Подавляющее большинство вошедших в данный сборник рассказов было
напечатано в специальных журналах. Несколько тысяч человек, возможно,
прочитали их и выбросили или сдали бойскаутам на макулатуру. В том мире, где
пишутся журналы, все так мимолетно. Жизнь, по продолжительности равная жизни
майской бабочки, и смерть - это если тебя не печатают вовсе.
Вот они - лучшие из моих бумажных детей. Я спас их, извлек из-под
многотонных гор мусора, не дал погибнуть в огне и дыму, они снова живы, они
бросаются со стен замка, твердо веря в то, что полет - это радость.

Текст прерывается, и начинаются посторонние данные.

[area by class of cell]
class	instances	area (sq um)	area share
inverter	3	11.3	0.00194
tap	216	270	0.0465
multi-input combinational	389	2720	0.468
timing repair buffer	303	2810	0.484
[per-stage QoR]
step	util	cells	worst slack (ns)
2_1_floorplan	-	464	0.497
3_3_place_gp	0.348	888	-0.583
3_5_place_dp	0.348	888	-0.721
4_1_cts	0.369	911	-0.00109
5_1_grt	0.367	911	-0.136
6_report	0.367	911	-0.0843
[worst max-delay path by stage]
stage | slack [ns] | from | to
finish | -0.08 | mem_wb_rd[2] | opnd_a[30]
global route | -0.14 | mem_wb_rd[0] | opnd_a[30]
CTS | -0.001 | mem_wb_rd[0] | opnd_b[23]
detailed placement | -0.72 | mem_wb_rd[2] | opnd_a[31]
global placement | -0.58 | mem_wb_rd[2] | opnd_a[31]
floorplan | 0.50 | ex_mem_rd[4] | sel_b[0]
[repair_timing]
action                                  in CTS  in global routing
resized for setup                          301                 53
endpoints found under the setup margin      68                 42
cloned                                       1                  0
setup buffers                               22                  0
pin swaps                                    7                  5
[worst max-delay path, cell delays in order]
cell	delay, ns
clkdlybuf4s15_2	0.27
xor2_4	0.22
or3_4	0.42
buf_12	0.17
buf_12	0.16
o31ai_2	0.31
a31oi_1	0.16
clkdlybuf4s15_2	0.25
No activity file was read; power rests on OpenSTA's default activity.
<file path="config.mk">
export PLATFORM = sky130hd
export DESIGN_NAME = bus_cmd_ctrl
export DESIGN_NICKNAME = d
export VERILOG_FILES = /design/src/rtl/bcc_pkg.sv /design/src/rtl/bcc_sequencer.sv /design/src/rtl/bcc_enable_timer.sv /design/src/rtl/bcc_cmd_decode.sv /design/src/rtl/bus_cmd_ctrl.sv
export SDC_FILE = /design/constraint.sdc
export NUM_CORES = 1
export LEC_CHECK = 0
export BUFFER_PORTS_ARGS = -buffer_cell sky130_fd_sc_hd__buf_2
export CORE_MARGIN = 10
export CORE_UTILIZATION = 44
export CTS_BUF_LIST = sky130_fd_sc_hd__clkbuf_16
export CTS_CLUSTER_SIZE = 30
export DETAILED_ROUTE_END_ITERATION = 10
export HOLD_SLACK_MARGIN = 0.12
export PLACE_DENSITY = 0.71
export SYNTH_ARGS = -nofsm -noshare
export SYNTH_HDL_FRONTEND = slang
export SYNTH_SLANG_ARGS = --single-unit
</file>
<file path="constraint.sdc">
create_clock -name clk -period 1.22 [get_ports clk]
set_clock_uncertainty 0.1 [all_clocks]
set_input_delay 0.061 -clock clk [delete_from_list [all_inputs] [get_ports clk]]
set_output_delay 0.061 -clock clk [all_outputs]
set_load 0.01 [all_outputs]
</file>
`src/rtl/pp_buf_pkg.sv`:
```
package pp_buf_pkg;
  localparam int unsigned PP_BANKS = 2;

  typedef logic bank_t;

  function automatic bank_t other_bank(bank_t b);
    return ~b;
  endfunction
endpackage

```
`src/rtl/pp_fill_ctrl.sv`:
```
module pp_fill_ctrl
  import pp_buf_pkg::*;
#(
  parameter int DEPTH = 64
) (
  input  logic                     clk,
  input  logic                     rst,
  input  logic                     in_valid,
  input  logic [PP_BANKS-1:0]      full_vec,
  output logic                     in_ready,
  output logic                     st_en,
  output bank_t                    st_bank,
  output logic [$clog2(DEPTH)-1:0] st_off,
  output logic                     page_closed,
  output logic                     lost
);
  localparam int OFF_W = $clog2(DEPTH);
  localparam logic [OFF_W-1:0] LAST = OFF_W'(DEPTH - 1);

  bank_t            cap_bank;
  logic [OFF_W-1:0] fill_pos;
  logic             drop;

  assign in_ready    = !full_vec[cap_bank];
  assign st_en       = in_valid && in_ready;
  assign drop        = in_valid && !in_ready;
  assign st_bank     = cap_bank;
  assign st_off      = fill_pos;
  assign page_closed = st_en && (fill_pos == LAST);

  always_ff @(posedge clk) begin
    if (rst) begin
      cap_bank <= 1'b0;
      fill_pos <= '0;
      lost     <= 1'b0;
    end else begin
      if (drop) lost <= 1'b1;
      if (st_en) begin
        if (fill_pos == LAST) begin
          fill_pos <= '0;
          cap_bank <= other_bank(cap_bank);
        end else begin
          fill_pos <= fill_pos + 1'b1;
        end
      end
    end
  end
endmodule

```
`src/rtl/pp_drain_ctrl.sv`:
```
module pp_drain_ctrl
  import pp_buf_pkg::*;
#(
  parameter int ADDR_W = 16,
  parameter int DEPTH  = 64
) (
  input  logic                clk,
  input  logic                rst,
  input  logic [ADDR_W-1:0]   base_addr,
  input  logic [PP_BANKS-1:0] full_vec,
  input  logic                done,
  output logic                req,
  output bank_t               srv_bank,
  output logic [ADDR_W-1:0]   page_addr,
  output logic                release_pg
);
  localparam int OFF_W = $clog2(DEPTH);
  localparam logic [ADDR_W-1:0] STEP = ADDR_W'(DEPTH);

  assign req        = full_vec[srv_bank];
  assign release_pg = req && done;

  always_ff @(posedge clk) begin
    if (rst) begin
      srv_bank  <= 1'b0;
      page_addr <= {base_addr[ADDR_W-1:OFF_W], {OFF_W{1'b0}}};
    end else if (release_pg) begin
      srv_bank  <= other_bank(srv_bank);
      page_addr <= page_addr + STEP;
    end
  end
endmodule

```
`src/rtl/pp_bank_store.sv`:
```
module pp_bank_store
  import pp_buf_pkg::*;
#(
  parameter int DATA_W = 8,
  parameter int DEPTH  = 64
) (
  input  logic                     clk,
  input  logic                     st_en,
  input  bank_t                    st_bank,
  input  logic [$clog2(DEPTH)-1:0] st_off,
  input  logic [DATA_W-1:0]        st_data,
  input  bank_t                    rd_bank,
  input  logic [$clog2(DEPTH)-1:0] rd_off,
  output logic [DATA_W-1:0]        rd_data
);
  logic [DATA_W-1:0] bank_q [PP_BANKS];

  for (genvar b = 0; b < PP_BANKS; b++) begin : g_bank
    logic [DATA_W-1:0] mem [DEPTH];

    always_ff @(posedge clk) begin
      if (st_en && (st_bank == bank_t'(b))) mem[st_off] <= st_data;
    end

    assign bank_q[b] = mem[rd_off];
  end

  assign rd_data = bank_q[rd_bank];
endmodule

```
`src/rtl/pp_page_buffer.sv`:
```
module pp_page_buffer
  import pp_buf_pkg::*;
#(
  parameter int ADDR_W = 16,
  parameter int DATA_W = 8,
  parameter int DEPTH  = 64
) (
  input  logic                     clk,
  input  logic                     rst,
  input  logic [ADDR_W-1:0]        base_addr,
  input  logic                     in_valid,
  output logic                     in_ready,
  input  logic [DATA_W-1:0]        in_data,
  output logic                     wr_req,
  output logic                     wr_buf,
  output logic [ADDR_W-1:0]        wr_addr,
  input  logic [$clog2(DEPTH)-1:0] rd_off,
  output logic [DATA_W-1:0]        rd_data,
  input  logic                     wr_done,
  output logic                     overflow
);
  localparam int OFF_W = $clog2(DEPTH);

  logic [PP_BANKS-1:0] full_vec;
  logic                st_en;
  bank_t               st_bank;
  logic [OFF_W-1:0]    st_off;
  logic                page_closed;
  logic                release_pg;
  bank_t               srv_bank;

  pp_fill_ctrl #(.DEPTH(DEPTH)) u_fill (
    .clk         (clk),
    .rst         (rst),
    .in_valid    (in_valid),
    .full_vec    (full_vec),
    .in_ready    (in_ready),
    .st_en       (st_en),
    .st_bank     (st_bank),
    .st_off      (st_off),
    .page_closed (page_closed),
    .lost        (overflow)
  );

  pp_drain_ctrl #(.ADDR_W(ADDR_W), .DEPTH(DEPTH)) u_drain (
    .clk        (clk),
    .rst        (rst),
    .base_addr  (base_addr),
    .full_vec   (full_vec),
    .done       (wr_done),
    .req        (wr_req),
    .srv_bank   (srv_bank),
    .page_addr  (wr_addr),
    .release_pg (release_pg)
  );

  pp_bank_store #(.DATA_W(DATA_W), .DEPTH(DEPTH)) u_store (
    .clk     (clk),
    .st_en   (st_en),
    .st_bank (st_bank),
    .st_off  (st_off),
    .st_data (in_data),
    .rd_bank (srv_bank),
    .rd_off  (rd_off),
    .rd_data (rd_data)
  );

  for (genvar b = 0; b < PP_BANKS; b++) begin : g_full
    always_ff @(posedge clk) begin
      if (rst)                                           full_vec[b] <= 1'b0;
      else if (page_closed && (st_bank == bank_t'(b)))   full_vec[b] <= 1'b1;
      else if (release_pg && (srv_bank == bank_t'(b)))   full_vec[b] <= 1'b0;
    end
  end

  assign wr_buf = srv_bank;
endmodule

```
`config.mk`:
```
export PLATFORM = sky130hd
export DESIGN_NAME = pp_page_buffer
export DESIGN_NICKNAME = d
export VERILOG_FILES = /design/src/rtl/pp_buf_pkg.sv /design/src/rtl/pp_fill_ctrl.sv /design/src/rtl/pp_drain_ctrl.sv /design/src/rtl/pp_bank_store.sv /design/src/rtl/pp_page_buffer.sv
export SDC_FILE = /design/constraint.sdc
export NUM_CORES = 1
export LEC_CHECK = 0
export ABC_AREA = 1
export ABC_CLOCK_PERIOD_IN_PS = 3000
export BUFFER_PORTS_ARGS = -buffer_cell sky130_fd_sc_hd__buf_2
export CAP_MARGIN = 5
export CORE_ASPECT_RATIO = 0.7
export CORE_MARGIN = 10
export CORE_UTILIZATION = 40
export DETAILED_ROUTE_END_ITERATION = 8
export PLACE_DENSITY_LB_ADDON = 0.05
export RECOVER_POWER = 50
export SETUP_SLACK_MARGIN = 0.1
export SLEW_MARGIN = 0
export SYNTH_ARGS = -nofsm -noshare
export SYNTH_HDL_FRONTEND = slang
export SYNTH_HIERARCHICAL = 1
export SYNTH_SLANG_ARGS = --single-unit
export TNS_END_PERCENT = 10
```
`constraint.sdc`:
```
create_clock -name clk -period 3 [get_ports clk]
set_input_delay 0.3 -clock clk [delete_from_list [all_inputs] [get_ports clk]]
set_output_delay 0.3 -clock clk [all_outputs]
set_load 0.01 [all_outputs]
```
-- Yosys cells after proc, flatten, opt, wreduce, memory -nomap -nowiden
Memories as Yosys holds them, arrays and structs flattened.
Index checks and enable logic that the tools add are counted.
- $add $sub $neg: 2
- multiply operators: 0
- divide/modulo/power cells: 0
- $lt $le $gt $ge: 3
- eq/ne operators: 1
- shift-type cells: 0
- multiplexer cells: 18
- bitwise logic cells: 3
- reduce and logical (&&, ||, !) cells: 15
- operator list (cell ; count):
    16-bit two-way mux ; 2
    8-bit two-way mux ; 3
    16-bit by 7-bit adder with 16-bit output, second input constant ; 1
    1-bit two-way mux ; 12
    1-bit logical AND ; 10
    6-bit by 1-bit adder with 6-bit output, second input constant ; 1
    6-bit == test, second input constant ; 1
    6-bit two-way mux ; 1
    2-bit nonzero test ; 3
    1-bit by 2-bit less-than comparator with 1-bit output, second input constant ; 2
    2-bit greater-or-equal comparator, second input constant ; 1
    1-bit inverter ; 2
    1-bit inverter with 2-bit output ; 1
    2-bit AND reduction ; 1
    1-bit zero test ; 1
- register bits: 27
- latch bits: 0
- RAM bits: 1024
- memory bits (read-only): 0
- memories kept: 2
- memories (memory ; depth ; width ; rd ports ; clocked after memory_dff ; wr ports ; line ; source):
    u_store.g_bank[0].mem ; 64 ; 8 ; 1 ; 0 ; 1 ; pp_bank_store.sv:19 ; logic [DATA_W-1:0] mem [DEPTH];
    u_store.g_bank[1].mem ; 64 ; 8 ; 1 ; 0 ; 1 ; pp_bank_store.sv:19 ;

-- Longest topological paths before layout
Gate-level depths: netlist of run 1.
- word-level depth: 7
- mapped depth: 14
- gate-level depth less buffers: 11

-- Modules after synthesis
The synthesis of run 1 kept the hierarchy.
- modules (own cells, without submodules) (module ; instances ; cells each ; area each (sq um) ; sequential area each (sq um)):
    pp_bank_store ; 1 ; 3563 ; 42220.5 ; 30749.5
    pp_drain_ctrl ; 1 ; 92 ; 729.4 ; 320.3
    pp_fill_ctrl ; 1 ; 70 ; 444.2 ; 160.2
    pp_page_buffer ; 1 ; 12 ; 83.8 ; 40.0

-- Least setup slack after synthesis of run 1
No wires, ideal clock.
- path type: reg-to-reg
- start point: register u_fill.cap_bank (netlist: u_fill/st_bank)
- end point: memory u_store.g_bank[0].mem[10][0] (enable)
- library setup time: 383 ps
- arrival time: 1808 ps
- data required time: 2617 ps
- path slack: 808 ps
- stages on the path, launching flop included: 8
- path buffers: 1
- clock period less this slack: 2192 ps
- cell sequence: dfxtp_1 inv_2 nand2_2 nand3_4 inv_4 nand2_1 clkbuf_1 nor3_1
- cells in the longest elaborated chain, start to end: 7
- elaborated cells on any way between the ends: 8
- RTL lines (what ; line ; source):
    start: declaration ; pp_fill_ctrl.sv:20 ; bank_t cap_bank;
    start signal: assignment ; pp_fill_ctrl.sv:41 ; cap_bank <= other_bank(cap_bank);
    1-bit two-way mux (not written as such) (2 in series) ; pp_fill_ctrl.sv:24 ; assign in_ready = !full_vec[cap_bank];
    1-bit zero test ; pp_fill_ctrl.sv:24 ;
    1-bit logical AND ; pp_fill_ctrl.sv:25 ; assign st_en = in_valid && in_ready;
    named net st_en ; pp_page_buffer.sv:25 ; logic st_en;
    1-bit logical AND ; pp_bank_store.sv:22 ; if (st_en && (st_bank == bank_t'(b))) mem[st_off] <= st_data;
    1-bit two-way mux ; pp_bank_store.sv:22 ;
    1-bit two-way mux (not written as such) ; pp_bank_store.sv:22 ;
    end: declaration ; pp_bank_store.sv:19 ;
The timed path passes the listed nets, and every way through them passes these cells. The select of a mux whose other input is x is not followed.

-- Worst setup path after layout of run 1
- start point: input port rd_off[0]
- end point: output port rd_data[3]
- cells in the longest elaborated chain, start to end: 4
- elaborated cells on any way between the ends: 5
- RTL lines (what ; line ; source):
    start: declaration ; pp_page_buffer.sv:17 ; input logic [$clog2(DEPTH)-1:0] rd_off,
    memory read 64 x 8 bit ; - ;
    8-bit two-way mux (not written as such) (*) (3 in series) ; pp_bank_store.sv:28 ; assign rd_data = bank_q[rd_bank];
    end: declaration ; pp_page_buffer.sv:18 ; output logic [DATA_W-1:0] rd_data,
Mark *: on every way between the ends. The rest lies on a longest branch, timed or not. The select of a mux whose other input is x is not followed.

==> results of run 1 <==
## final timing paths
kind	slack, ns	depth (start not counted)	endpoint	startpoint
worst max-delay path	0.18	14	rd_data[3]	rd_off[0]
worst max register to register	0.22	7	u_store/g_bank[1].mem[58][1]	u_fill/st_bank
worst min-delay path	0.40	4	u_drain/page_addr[15]	base_addr[15]
worst min register to register	0.50	2	full_vec[1]	full_vec[1]
## critical path, cell delays in order
cell,delay [ns]
buf_12,0.21
buf_12,0.26
buf_12,0.23
nand2_1,0.09
nand3_1,0.10
nand3_1,0.10
nand3_1,0.20
nand2_1,0.07
nand2_1,0.06
nand3_1,0.21
nand2_1,0.25
nand2_1,0.07
nand2_1,0.11
buf_2,0.15
## what timing repair did
item                                   CTS  global route
setup endpoints to repair               19            72
resized for setup                        1             7
pin swaps                                0             0
endpoints found under the hold margin   15             0
buffers inserted                         0             3
hold buffers                            14             0
cloned                                   0             2
## metrics by stage
step	power, mW	instances
3_3_place_gp	18.4	5196
4_1_cts	31.4	5405
3_5_place_dp	18.5	5202
6_report	31.2	5419
2_1_floorplan	17.5	3742
5_1_grt	32.2	5417
## layer usage
metal | GRT usage (%) | vias up | wire length, um
li1 | - | 13520 | -
met1 | 28.8 | 14184 | 58500
met2 | 30.1 | 924 | 54100
met3 | 4.16 | 159 | 8780
met4 | 4.65 | 2 | 2600
met5 | 0 | - | 11
## layout by cell type (no fill, tap or decap), types with 4 or more instances in the layout
cell type,count
nor3_2,5
nand2_1,1261
buf_12,38
o21ai_0,7
inv_2,8
buf_2,37
inv_1,33
clkbuf_4,5
dlygate4sd3_1,14
bufinv_16,13
clkinv_1,25
nand2_2,4
nand3_1,941
inv_6,4
clkbuf_1,40
clkinv_2,15
conb_1,6
clkbuf_16,103
buf_4,167
edfxtp_1,1034
nor2_1,35
nor3_1,111
clkbuf_2,9
a21oi_1,6
dfxtp_1,11
clkinv_8,4
clkinvlp_4,5
## power groups by stage
| stage | Combinational, mW | Clock [mW] | Sequential (mW) |
|---|---|---|---|
| after floorplan | 1.10 | 0 | 16.4 |
| after global placement | 2.04 | 0 | 16.4 |
| after detailed placement | 2.06 | 0 | 16.4 |
| after CTS | 2.07 | 13.3 | 16.1 |
| after global routing | 2.26 | 13.9 | 16.1 |
| final | 2.06 | 13.0 | 16.1 |
## flip-flops by register name, indices dropped and copies added (netlist names)
register and count:
u_fill/st_off 6, u_fill/st_bank 1, full_vec 2, u_store/g_bank.mem 1024, u_fill/lost 1, u_drain/srv_bank 1
u_drain/page_addr 10
## logic make-up after synthesis
kind of cell             share of synthesized area (%)
XOR/XNOR                                        0.0403
AND/OR/NAND/NOR                                   23.7
other                                          0.00863
buffers and inverters                             4.07
adder cells (fa/ha/maj)                         0.0575
flip-flops                                        71.9
AO/OA/AOI/OAI                                    0.219
## cell type report
type	instances	area, um2	area share (%)
diodes	2	5.00	0.0101
clock buffers	121	2650	5.32
clock inverters	68	718	1.44
inverters	45	213	0.428
multi-input cells	2399	10500	21.1
flip-flops and latches	1045	31300	62.9
well taps	1442	1800	3.63
repair buffers	295	2560	5.14
repair inverters	2	22.5	0.0453
==> results.md, run 1 <==
- Status: finished, violations left
- Worst hold path type: in2reg
- DRT Wirelength: approximately 120000 um
- 1st-pass router iterations: 6
- Clock latency on the worst-skew pair: just over 0.7 ns
- Clock power share: 41.7%
- Unrepaired setup endpoints after global routing: true
- CTS tree: yes
- Distinct cell type count after synthesis: 36
- Pre-CTS setup slack: 0.0890 ns
- Synth Cell Area: about 43000 um2
- Hpwl dp: between 70000 and 80000 um
- Antenna viol nets, final: 0
- Post-synth EDFFs: 1034
- Logic pwr share: approximately 6.6%
- Via count: 28789
- H-tree Lvls: 3
- Slew margin rel.: -115%
- Power per standard cell area: approximately 630 nW/um2
- Critical Path RT: about 2.7 ns
- Avg WL per Cell: about 23 um
- Vias/cell: between 5 and 6
- PortBufs: slightly below 50
- Die area: 122000 um2
- Tmin final: roughly 2.8 ns
- Iter 0 DRT Violations: roughly 2800
- Final TNS setup: 0 ns
- Largest net degree at the start of global routing: roughly 130
- Most frequent cell after synthesis: nand2_1
- Mean post-synth cell area: about 12 um2
- Initial antenna violation count: 5
- Area leader, netlist: edfxtp_1
- Internal power: approximately 24 mW
- Fin area: 49700 um2
- Top cells by count, synth: 1263 x nand2_1, 1034 x edfxtp_1, 943 x nand3_1, 116 x nor3_1, 111 x buf_2
- Syn Inst Count: roughly 3700
- Final core occ: 46.0%
- Tcrit/Tclk final: 94.0%
- Setup-failing EPs final: 0
- CP Launch Type: input port
- Critical Path AT: ~2.5 ns
- Root buffer cell: clkbuf_16
- DRC: 0
- Boundary Pins: 62
- Initial Utilization: around two fifths
- Clock Skew: between 0.02 and 0.03 ns
- Area share of the largest cell type after synthesis: a little under three quarters
- Final count of pins violating max slew: 489
- First-pass GRT wire length: 182000 um
- Failing checks: max-capacitance violations, max-slew violations
- Placed Area: about 46000 um2
- Async set-or-reset flop fraction in the synthesized netlist: 0%
- Final Hold Vio Count: 0
- Core area: approximately 110000 um2
- Final #Nets: slightly below 4000
- Leak: 17.8 nW
- YS warnings: 6
- Flop pwr share: around 52%
- CTS Buffer Depth: 3
- Die Width: 414 um
- Worst Hold Margin: 0.399 ns
- Worst Tran Pin Value: approximately 3.2 ns
- Rows: 101
- GR Util All Layers: approximately a fifth
- Setup CP Type: in2out
- Max_cap viols: 8
- Vias in the first global route: approximately 28000
- Ranking of synthesized cells by area: edfxtp_1 71%, nand2_1 11%, nand3_1 11%, buf_6 1.3%, nor3_1 1.3%
- Worst Setup End Kind: output pin
- Crit Path Max Fanout: 38
- Syn-to-layout area delta: 14.4%
- Grt total ovfl: 0
- Total CTS buffers: roughly 100
- Switching power: slightly above 7 mW
- Flops & latches, synth: roughly 1000
- Main synth FF type: edfxtp_1
- Layout cell share with drive strength beyond 1: approximately 11%
- Setup slack after layout: between 0.15 and 0.2 ns
- FMAX: ~350 MHz
- Post-synthesis sequential area ratio: 71.9%
- Clock slew at reported path FFs: roughly 0.06 ns
- Switch share: 22.8%
- CTS sink count: roughly 1000
- Chip Height: about 300 um
- Max VDD drop: between 0.5 and 0.6 mV
- # fillers: slightly below 10000
- Placer Congestion: around 0.84
(Power assumes the default switching activity.)
==> inputs of run 2 (changes only) <==
--- a/config.mk
+++ b/config.mk
@@ -6,7 +6,7 @@
 export NUM_CORES = 1
 export LEC_CHECK = 0
 export ABC_AREA = 1
-export ABC_CLOCK_PERIOD_IN_PS = 3000
+export ABC_CLOCK_PERIOD_IN_PS = 2500
 export BUFFER_PORTS_ARGS = -buffer_cell sky130_fd_sc_hd__buf_2
 export CAP_MARGIN = 5
 export CORE_ASPECT_RATIO = 0.7
==> constraint.sdc (replaced) <==
create_clock -name clk -period 2.5 [get_ports clk]
set_input_delay 0.25 -clock clk [delete_from_list [all_inputs] [get_ports clk]]
set_output_delay 0.25 -clock clk [all_outputs]
set_load 0.01 [all_outputs]
==> run 2 against run 1 <==
Against the previous run:
- global-route usage up 0.44 points
- non-clock buffer count is 70 higher
- register-to-register slack lost 0.09 ns
- sequential cell count did not move
- highest routed layer is now met4
- the flow still finishes with violations (max-capacitance violations, max-slew violations)
- largest cell class unchanged
- core utilization rose by 1.6 points
- combinational power rose by 34%
- worst hold slack lost 0.029 ns
==> results.md, run 2 (synthesis results as in run 1) <==
- Status: finished, violations left
- Failing checks: max-capacitance violations, max-slew violations
- Area occupied by registers: 31300 um2 (unchanged)
- Clock Skew: 0.0247 ns (-0.00449 ns)
- Clock latency on the worst-skew pair: 0.70 ns (about the same)
- GR Util All Layers: 20.2% (+0.44 points)
- Syn-to-layout area delta: 18.4%
- DRC: 0 (unchanged)
- Iter 0 DRT Violations: 3081 (+8.6%)
- Final #Nets: 3997 (+1.8%)
- Unrepaired setup endpoints after global routing: true
- First-pass GRT wire length: 187000 um (+2.5%)
- 1st-pass router iterations: 5 (-1)
- Largest reg by FF count: u_store/g_bank.mem
- CTS Buffer Depth: 3 (unchanged)
- Tmin final: between 2 and 2.5 ns
- Largest register FFs: 1024 (unchanged)
- CTS tree: yes
- Layout cell share with drive strength beyond 1: 17.4% (+6.3 points)
- Critical Path AT: 2.16 ns (-0.36 ns)
- Avg WL per Cell: 22.8 um (-0.29%)
- Worst reg2reg path depth: 6 (-1)
- H-tree Lvls: 3 (unchanged)
- Max_cap viols: 7 (-1)
- Tcrit/Tclk final: between 90% and 100%
- Placer Congestion: 0.825 (-1.8%)
- Worst Setup End Kind: output pin
- Worst hold path type: in2reg
- Die area: 122000 um2 (unchanged)
- Total CTS buffers: 103 (unchanged)
- Final TNS setup: 0 ns (unchanged)
- Max VDD drop: 0.512 mV (-6.8%)
- Vias/cell: 5.31 (about the same)
- Critical Path RT: 2.25 ns (-0.45 ns)
- # fillers: 9772 (-1.2%)
- Final Hold Vio Count: 0 (unchanged)
- Vias in the first global route: 28358 (+1.6%)
- Reg2reg end: u_store/g_bank[0].mem[36][2]
- Rows: 101 (unchanged)
- Slew margin rel.: -52.7% (+62 points)
- Via count: 29155 (+1.3%)
- Power per standard cell area: 735 nW/um2 (+17%)
- Antenna viol nets, final: 0 (unchanged)
- R2r setup slk: 0.13 ns (-0.09 ns)
- Leak: 18.6 nW (+4.6%)
- Boundary Pins: 62 (unchanged)
- Area of the multi-input gates: 11400 um2 (+8.8%)
- Final Power: 37.8 mW (+21%)
- Final count of pins violating max slew: 309 (-37%)
- Most common cell after layout, fill and taps aside: nand2_1
- Final core occ: 47.6% (+1.6 points)
- Initial antenna violation count: 2 (-3)
- CTS sink count: 1045 (unchanged)
- Setup-failing EPs final: 0 (unchanged)
- Clock slew at reported path FFs: 0.06 ns (about the same)
- Root buffer cell: clkbuf_16
- Grt total ovfl: 0 (unchanged)
- Worst Tran Pin Value: 2.29 ns (-0.932 ns)
- PortBufs: 49 (unchanged)
- Setup CP Type: reg2out
- DRT Wirelength: 125000 um (+1.0%)
- Crit path launch: u_store/g_bank[1].mem[39][7]
- Critical R2R Launch: u_fill/st_bank
- Largest net degree at the start of global routing: 76 (-41%)
- Chip Height: 296 um (unchanged)
- Crit path capture: rd_data[7]
- Hpwl dp: 78300 um (+3.2%)
- Most frequent cells in the layout: 1208 x nand2_1, 1034 x edfxtp_1, 803 x nand3_1, 230 x buf_4, 132 x nand3_2
- Die Width: 414 um (unchanged)
- Worst Hold Margin: 0.370 ns (-0.0291 ns)
- Initial Utilization: 40.2% (unchanged)
- Core area: 108000 um2 (unchanged)
- FMAX: 415 MHz
- Crit Path Max Fanout: 1 (-97%)
- CP Launch Type: flip-flop
==> run 2: cell count changes in the layout (fill, tap and decap cells not counted), moves of 7 or more <==
cell	before	now
nand2_2	4	47
nand3_1	941	803
nand3_2	3	132
nand3_4	1	10
buf_4	167	230
clkinv_2	15	24
clkinv_1	25	17
buf_6	1	8
nand2_4	1	11
buf_12	38	54
nand2_1	1261	1208
buf_2	37	25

Перечитывая их сегодня, я слышу свой собственный голос, он гулко отдается в
пустой комнате:
- Замечательный рассказ, Ричард! Именно это я называю красивой
литературой!
Они смешат меня, а кое-где - заставляют плакать, и за это - нравятся
мне.
Возможно, какие-то из моих детей могли бы быть вашими. И, кто знает,
может быть, им удалось бы взять вас за руку и помочь вам прикоснуться к той
части вашего дома, которая есть небо.